Atau kalimat lain yang semakna.
Kami, kata Imam Nawawi selanjutnya, di dalam kitab Sunan Abu Daud, Sunan
Ibnu Majah, dan yang lainnya meriwayatkan melalui Abu Hurairah r. a.
yang menceritakan bahwa Rasulullah Saw. pernah bersabda:
“Setiap perkataan --menurut riwayat yang lain setiap perkara-- yang
tidak dimulai dengan bacaan hamdalah, maka hal itu sedikit barakahnya
--menurut riwayat yang lain terputus dari kebarakahannya.” (HR Abu Daud, Ibnu Majah dan Imam Ahmad, hasan).
Pada sebuah kumpulan hadis yang diriwayatkan oleh Abu
Daud dan Abu Hurairah, kata Ustadz Abdul Hamid Kisyik, dari Abu
Hurairah r.a., Nabi Saw. bersabda, “Setiap lamaran yang tidak ada syahadat di dalamnya seperti tangan yang tidak membawa berkah.”
Setelah pinangan kita sampaikan, biarlah pihak keluarga wanita dan
wanita yangbersangkutan untuk mempertimbangkan. Sebagian memberikan
jawaban dengan segera, sebelum kaki bergeser dari tempat berpijaknya,
sebab pernikahan mendekatkan kepada keselaman akhirat, sedang calon yang
datang sudah diketahui akhlaknya. Sebagian memerlukan waktu yang cukup
lama untuk bisa memberi kepastian apakah pinangan ditolak atau diterima, karena pernikahan bukanlah untuk sehari dua hari saja.
Apapun, serahkan kepada keluarga wanita untuk memutuskan. Mereka yang
lebih tahu keputusan apa yang terbaik bagi anaknya. Cukuplah Anda
memegangi husnuzhan Anda kepada mereka. Bukankah ketika Anda meminang
seorang wanita berarti Anda mempercayai wanita yang Anda harapkan
beserta keluarganya?
Keputusan apa pun yang mereka berikan, sepanjang didasarkan atas
musyawarah yang lurus, adalah baik dan insya-Allah memberi akibat yang
baik bagi Anda. Tidak kecewa orang yang istikharah dan tidak merugi
orang yang musyawarah. Maka, apa pun hasil musyawarah sepanjang
dilakukan dengan baik, akan membuahkan kebaikan.

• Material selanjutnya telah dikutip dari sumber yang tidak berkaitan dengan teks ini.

==> src/spicst_cfg_bank.sv <==
// Four-word bank holding the per-select configuration words
`timescale 1ns/1ps
module spicst_cfg_bank
(
  input  wire logic        clk,
  input  wire logic        rst,
  input  wire logic        wr_en,
  input  wire logic [1:0]  wr_idx,
  input  wire logic [31:0] wr_data,
  input  wire logic [1:0]  bus_idx,
  output logic      [31:0] bus_rdata,
  input  wire logic [1:0]  eng_idx,
  output logic      [31:0] eng_rdata
);
  import spicst_pkg::*;

  logic [31:0] words [0:3];  // One word per chip select

  // ------------------------------------------------------------
  // Storage and registered read ports
  // ------------------------------------------------------------
  // Writes and both read ports; reads lag the index by one clock
  always_ff @(posedge clk)
  begin
    if (rst)
    begin
      for (int i = 0; i < 4; i++)
        words[i] <= CFG_RESET;
      bus_rdata <= CFG_RESET;
      eng_rdata <= CFG_RESET;
    end
    else
    begin
      if (wr_en)
        words[wr_idx] <= wr_data;
      bus_rdata <= words[bus_idx];
      eng_rdata <= words[eng_idx];
    end
  end

endmodule
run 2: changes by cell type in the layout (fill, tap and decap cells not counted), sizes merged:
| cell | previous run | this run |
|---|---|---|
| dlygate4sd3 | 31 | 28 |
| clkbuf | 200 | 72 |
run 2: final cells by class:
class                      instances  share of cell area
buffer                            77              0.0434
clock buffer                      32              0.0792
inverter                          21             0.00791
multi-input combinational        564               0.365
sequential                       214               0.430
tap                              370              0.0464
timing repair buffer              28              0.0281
### src/rtl/trp_result_path.v
// Temperature result path: conversion timing, bias sequencing, averaging,
// range formatting, result registers with remote read lock, limit compare.
// Assumes a digital front end on the same clock that answers each start
// with one adc_valid pulse, and a serial slave that issues rd/wr strobes.
`timescale 1ns/1ps
`include "trp_defs.vh"

module trp_result_path #(
    parameter [31:0] CONV_BASE_CYCLES = `TRP_CONV_BASE_CYCLES,
    parameter W = 12,
    parameter signed [7:0] GAIN1 = 8'sh02,
    parameter signed [7:0] GAIN2 = 8'sh01,
    parameter SHIFT = 0
) (
    input wire clk,
    input wire rstn,
    input wire rd_en,
    input wire [7:0] rd_addr,
    output reg [7:0] rd_data,
    input wire wr_en,
    input wire [7:0] wr_addr,
    input wire [7:0] wr_data,
    input wire [7:0] local_high_limit,
    input wire [7:0] local_low_limit,
    input wire [7:0] remote_high_limit,
    input wire [7:0] remote_low_limit,
    output reg adc_start,
    output reg adc_chan,
    output reg [1:0] bias_sel,
    input wire adc_valid,
    input wire signed [W-1:0] adc_sample,
    input wire adc_short,
    output reg local_high_flag,
    output reg local_low_flag,
    output reg remote_high_flag,
    output reg remote_low_flag
);
    localparam S_IDLE = 3'h0;
    localparam S_LOCAL = 3'h1;
    localparam S_RB1 = 3'h2;
    localparam S_RN1 = 3'h3;
    localparam S_RB2 = 3'h4;
    localparam S_RN2 = 3'h5;
    localparam signed [W:0] EXT_OFF = `TRP_EXT_OFFSET_Q;
    localparam signed [W:0] BIN_MAXQ = `TRP_BIN_MAX_Q;
    localparam signed [W:0] EXT_MAXQ = `TRP_EXT_MAX_Q;

    // Clamp and encode a quarter-degree reading as {whole, two fraction bits}
    function [9:0] fmt;
        input signed [W-1:0] q;
        input ext;
        reg signed [W:0] t;
        reg signed [W:0] maxq;
        begin
            t = {q[W-1], q};
            maxq = BIN_MAXQ;
            if (ext) begin
                t = t + EXT_OFF;
                maxq = EXT_MAXQ;
            end
            if (t[W]) begin
                fmt = 10'h000;
            end else if (t > maxq) begin
                fmt = {maxq[9:2], 2'b00};
            end else begin
                fmt = t[9:0];
            end
        end
    endfunction

    reg rst_meta;
    reg rst_sync;
    reg [7:0] cfg;
    reg [3:0] rate;
    reg [31:0] tick_cnt;
    reg tick;
    reg [2:0] state;
    reg signed [W-1:0] v_base1;
    reg signed [W-1:0] v_base2;
    reg signed [W:0] dv1;
    reg short_seen;
    reg loc_push;
    reg rem_push;
    reg signed [W-1:0] loc_q;
    reg signed [W-1:0] rem_q;
    reg [7:0] local_temperature_result;
    reg [7:0] remote_temperature_whole_byte;
    reg [7:0] remote_temperature_fraction_byte;
    reg remote_lock;

    wire range_ext = cfg[`TRP_CFG_RANGE_BIT];
    wire standby = cfg[`TRP_CFG_STANDBY_BIT];
    wire bypass = (rate >= `TRP_RATE_NOAVG_MIN);
    wire [3:0] rate_eff = (rate > `TRP_RATE_MAX) ? `TRP_RATE_MAX : rate;
    wire [31:0] period = CONV_BASE_CYCLES >> rate_eff;
    wire signed [W:0] dv2 = {adc_sample[W-1], adc_sample} - {v_base2[W-1], v_base2};
    wire signed [W+9:0] gain1_x = {{(W+2){GAIN1[7]}}, GAIN1};
    wire signed [W+9:0] gain2_x = {{(W+2){GAIN2[7]}}, GAIN2};
    wire signed [W+9:0] dv1_x = {{9{dv1[W]}}, dv1};
    wire signed [W+9:0] dv2_x = {{9{dv2[W]}}, dv2};
    wire signed [W+9:0] combo = gain1_x * dv1_x - gain2_x * dv2_x;
    wire signed [W+9:0] combo_sh = combo >>> SHIFT;
    wire loc_avg_valid;
    wire signed [W-1:0] loc_avg;
    wire rem_avg_valid;
    wire signed [W-1:0] rem_avg;
    wire [9:0] loc_fmt = fmt(loc_avg, range_ext);
    wire [9:0] rem_fmt = fmt(rem_avg, range_ext);

    always @(posedge clk or negedge rstn) begin
        if (!rstn) begin
            rst_meta <= 1'b0;
            rst_sync <= 1'b0;
        end else begin
            rst_meta <= 1'b1;
            rst_sync <= rst_meta;
        end
    end

    // Configuration and rate registers
    always @(posedge clk or negedge rst_sync) begin
        if (!rst_sync) begin
            cfg <= `TRP_CFG_RESET;
            rate <= `TRP_RATE_RESET;
        end else if (wr_en) begin
            if (wr_addr == `TRP_ADDR_CFG_WR) begin
                cfg <= wr_data & `TRP_CFG_USED_MASK;
            end
            if (wr_addr == `TRP_ADDR_RATE_WR) begin
                rate <= wr_data[3:0];
            end
        end
    end

    // Conversion period timer; cleared to zero while in standby
    always @(posedge clk or negedge rst_sync) begin
        if (!rst_sync) begin
            tick_cnt <= 32'h0000_0000;
            tick <= 1'b0;
        end else begin
            tick <= 1'b0;
            if (standby) begin
                tick_cnt <= 32'h0000_0000;
            end else if (tick_cnt == 32'h0000_0000) begin
                tick <= 1'b1;
                tick_cnt <= (period == 32'h0000_0000) ? 32'h0000_0000 : period - 1'b1;
            end else begin
                tick_cnt <= tick_cnt - 1'b1;
            end
        end
    end

    // Measurement sequencer: local first, then the four remote bias steps
    always @(posedge clk or negedge rst_sync) begin
        if (!rst_sync) begin
            state <= S_IDLE;
            adc_start <= 1'b0;
            adc_chan <= `TRP_CHAN_LOCAL;
            bias_sel <= `TRP_BIAS_BASE;
            v_base1 <= {W{1'b0}};
            v_base2 <= {W{1'b0}};
            dv1 <= {(W+1){1'b0}};
            short_seen <= 1'b0;
            loc_push <= 1'b0;
            rem_push <= 1'b0;
            loc_q <= {W{1'b0}};
            rem_q <= {W{1'b0}};
        end else begin
            adc_start <= 1'b0;
            loc_push <= 1'b0;
            rem_push <= 1'b0;
            case (state)
                S_IDLE: begin
                    if (tick) begin
                        state <= S_LOCAL;
                        adc_start <= 1'b1;
                        adc_chan <= `TRP_CHAN_LOCAL;
                        bias_sel <= `TRP_BIAS_BASE;
                    end
                end
                S_LOCAL: begin
                    if (adc_valid) begin
                        loc_push <= 1'b1;
                        loc_q <= adc_sample;
                        state <= S_RB1;
                        adc_start <= 1'b1;
                        adc_chan <= `TRP_CHAN_REMOTE;
                        bias_sel <= `TRP_BIAS_BASE;
                        short_seen <= 1'b0;
                    end
                end
                S_RB1: begin
                    if (adc_valid) begin
                        v_base1 <= adc_sample;
                        short_seen <= short_seen | adc_short;
                        state <= S_RN1;
                        adc_start <= 1'b1;
                        bias_sel <= `TRP_BIAS_N1;
                    end
                end
                S_RN1: begin
                    if (adc_valid) begin
                        dv1 <= {adc_sample[W-1], adc_sample} - {v_base1[W-1], v_base1};
                        short_seen <= short_seen | adc_short;
                        state <= S_RB2;
                        adc_start <= 1'b1;
                        bias_sel <= `TRP_BIAS_BASE;
                    end
                end
                S_RB2: begin
                    if (adc_valid) begin
                        v_base2 <= adc_sample;
                        short_seen <= short_seen | adc_short;
                        state <= S_RN2;
                        adc_start <= 1'b1;
                        bias_sel <= `TRP_BIAS_N2;
                    end
                end
                S_RN2: begin
                    if (adc_valid) begin
                        // Faulty diode readings never enter the average
                        rem_push <= ~(short_seen | adc_short);
                        rem_q <= combo_sh[W-1:0];
                        state <= S_IDLE;
                        bias_sel <= `TRP_BIAS_BASE;
                    end
                end
                default: begin
                    state <= S_IDLE;
                end
            endcase
        end
    end

    trp_avg #(
        .W(W),
        .LOG(`TRP_AVG_LOG)
    ) u_avg_local (
        .clk(clk),
        .rst_n(rst_sync),
        .in_valid(loc_push),
        .in_data(loc_q),
        .bypass(bypass),
        .out_valid(loc_avg_valid),
        .out_data(loc_avg)
    );

    trp_avg #(
        .W(W),
        .LOG(`TRP_AVG_LOG)
    ) u_avg_remote (
        .clk(clk),
        .rst_n(rst_sync),
        .in_valid(rem_push),
        .in_data(rem_q),
        .bypass(bypass),
        .out_valid(rem_avg_valid),
        .out_data(rem_avg)
    );

    // Result registers, remote lock and limit compare
    always @(posedge clk or negedge rst_sync) begin
        if (!rst_sync) begin
            local_temperature_result <= 8'h00;
            remote_temperature_whole_byte <= 8'h00;
            remote_temperature_fraction_byte <= 8'h00;
            remote_lock <= 1'b0;
            local_high_flag <= 1'b0;
            local_low_flag <= 1'b0;
            remote_high_flag <= 1'b0;
            remote_low_flag <= 1'b0;
        end else begin
            if (loc_avg_valid) begin
                // Format follows the range bit at the moment the result lands
                local_temperature_result <= loc_fmt[9:2];
                local_high_flag <= (loc_fmt[9:2] > local_high_limit);
                local_low_flag <= (loc_fmt[9:2] < local_low_limit);
            end
            if (rem_avg_valid) begin
                if (!remote_lock) begin
                    remote_temperature_whole_byte <= rem_fmt[9:2];
                    remote_temperature_fraction_byte <= {rem_fmt[1:0], 6'h00};
                end
                remote_high_flag <= (rem_fmt[9:2] > remote_high_limit);
                remote_low_flag <= (rem_fmt[9:2] < remote_low_limit);
            end
            if (rd_en && rd_addr == `TRP_ADDR_REM_FRAC) begin
                remote_lock <= 1'b1;
            end else if (rd_en && rd_addr == `TRP_ADDR_REM_WHOLE) begin
                remote_lock <= 1'b0;
            end
        end
    end

    // Read port, one cycle after the strobe
    always @(posedge clk or negedge rst_sync) begin
        if (!rst_sync) begin
            rd_data <= 8'h00;
        end else if (rd_en) begin
            case (rd_addr)
                `TRP_ADDR_LOCAL: rd_data <= local_temperature_result;
                `TRP_ADDR_REM_WHOLE: rd_data <= remote_temperature_whole_byte;
                `TRP_ADDR_REM_FRAC: rd_data <= remote_temperature_fraction_byte;
                `TRP_ADDR_CFG_RD: rd_data <= cfg;
                `TRP_ADDR_RATE_RD: rd_data <= {4'h0, rate};
                default: rd_data <= 8'h00;
            endcase
        end
    end
endmodule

Sebuah keputusan tidak bisa disebut buruk atau negatif, jika
memang didasarkan pada musyawarah yang memenuhi syarat, hanya karena
tidak memberi kesempatan kepada Anda untuk menjadi anggota keluarga
mereka. Jika niat Anda memang untuk silaturrahmi, bukankah masih
tersedia banyak peluang lain untuk itu?
Anda telah meminangnya dengan hamdalah. Anda telah dimampukan datang
oleh Allah yang Maha Besar. Dia-lah Yang Maha Lebih Besar. Semua yang
lain adalah kecil. Apalagi kita. Kita cuma manusia. Manusia adalah
makhluk yang kemana pun mereka pergi, selalu membawa wadah kotoran yang
busuk baunya.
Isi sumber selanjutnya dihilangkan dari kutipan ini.